The /save sdbeta(sdfb) subcommand does not produce any new output, but we can see the variables it created for the first 10 cases using the list command below. For example, by including the case for "ak" in the regression analysis (as compared to excluding this case), the coefficient for pctmetro would decrease by -.106 standard errors. Likewise, by including the case for "ak" the coefficient for poverty decreases by -.131 standard errors, and the coefficient for single increases by .145 standard errors (as compared to a model excluding "ak"). Since the inclusion of an observation could either contribute to an increase or decrease in a regression coefficient, DFBETAs can be either positive or negative. A DFBETA value in excess of 2/sqrt(n) merits further investigation. In this example, we would be concerned about absolute values in excess of 2/sqrt(51) or .28.
list /variables state sdfb1 sdfb2 sdfb3 /cases from 1 to 10.STATE SDFB1 SDFB2 SDFB3 ak -.10618 -.13134 .14518 al .01243 .05529 -.02751 ar -.06875 .17535 -.10526 az -.09476 -.03088 .00124 ca .01264 .00880 -.00364 co -.03705 .19393 -.13846 ct -.12016 .07446 .03017 de .00558 -.01143 .00519 fl .64175 .59593 -.56060 ga .03171 .06426 -.09120 Number of cases read: 10 Number of cases listed: 10
We can plot all three DFBETA values for the 3 coefficients against the state id in one graph shown below to help us see potentially troublesome observations. We see changed the value labels for sdfb1 sdfb2 and sdfb3 so they would be shorter and more clearly labeled in the graph. We can see that the DFBETA for single for "dc" is about 3, indicating that by including "dc" in the regression model, the coefficient for single is 3 standard errors larger than it would have been if "dc" had been omitted. This is yet another bit of evidence that the observation for "dc" is very problematic.

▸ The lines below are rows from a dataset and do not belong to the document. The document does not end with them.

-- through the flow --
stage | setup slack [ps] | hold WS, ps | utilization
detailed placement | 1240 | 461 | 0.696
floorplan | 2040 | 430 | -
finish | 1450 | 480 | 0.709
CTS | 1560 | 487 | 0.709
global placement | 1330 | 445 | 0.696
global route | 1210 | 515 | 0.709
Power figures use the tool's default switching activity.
==> config.mk <==
export PLATFORM = sky130hd
export DESIGN_NAME = csi2_raw10_packer
export DESIGN_NICKNAME = d
export VERILOG_FILES = /design/src/rtl/csi2_pkg.sv /design/src/rtl/raw10_group_pack.sv /design/src/rtl/csi2_raw10_packer.sv
export SDC_FILE = /design/constraint.sdc
export NUM_CORES = 1
export LEC_CHECK = 0
export ABC_AREA = 1
export BUFFER_PORTS_ARGS = -buffer_cell sky130_fd_sc_hd__buf_2
export CAP_MARGIN = 20
export CORE_ASPECT_RATIO = 0.75
export CORE_UTILIZATION = 58
export CTS_BUF_LIST = sky130_fd_sc_hd__clkbuf_4
export DETAILED_ROUTE_END_ITERATION = 7
export PLACE_DENSITY = 0.82
export RECOVER_POWER = 25
export SLEW_MARGIN = 10
export SYNTH_ARGS = -nofsm -noshare
export SYNTH_HDL_FRONTEND = slang
export SYNTH_SLANG_ARGS = --single-unit
==> constraint.sdc <==
create_clock -name byte_clk_i -period 2.3 [get_ports byte_clk_i]
set_input_delay 0.575 -clock byte_clk_i [delete_from_list [all_inputs] [get_ports byte_clk_i]]
set_output_delay 0.575 -clock byte_clk_i [all_outputs]
set_load 0.005 [all_outputs]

VARIABLE LABLES sdfb1 "Sdfbeta pctmetro"
/sdfb2 "Sdfbeta poverty"
/sdfb3 "Sdfbeta single" .
GRAPH
/SCATTERPLOT(OVERLAY)=sid sid sid WITH sdfb1 sdfb2 sdfb3 (PAIR) BY state(name)
/MISSING=LISTWISE .
The following table summarizes the general rules of thumb we use for the
measures we have discussed for identifying observations worthy of further investigation (where k is the number
of predictors and n is the number of observations).
Measure
Value leverage >(2k+2)/n abs(rstu) > 2 Cook's D > 4/n abs(DFBETA) > 2/sqrt(n)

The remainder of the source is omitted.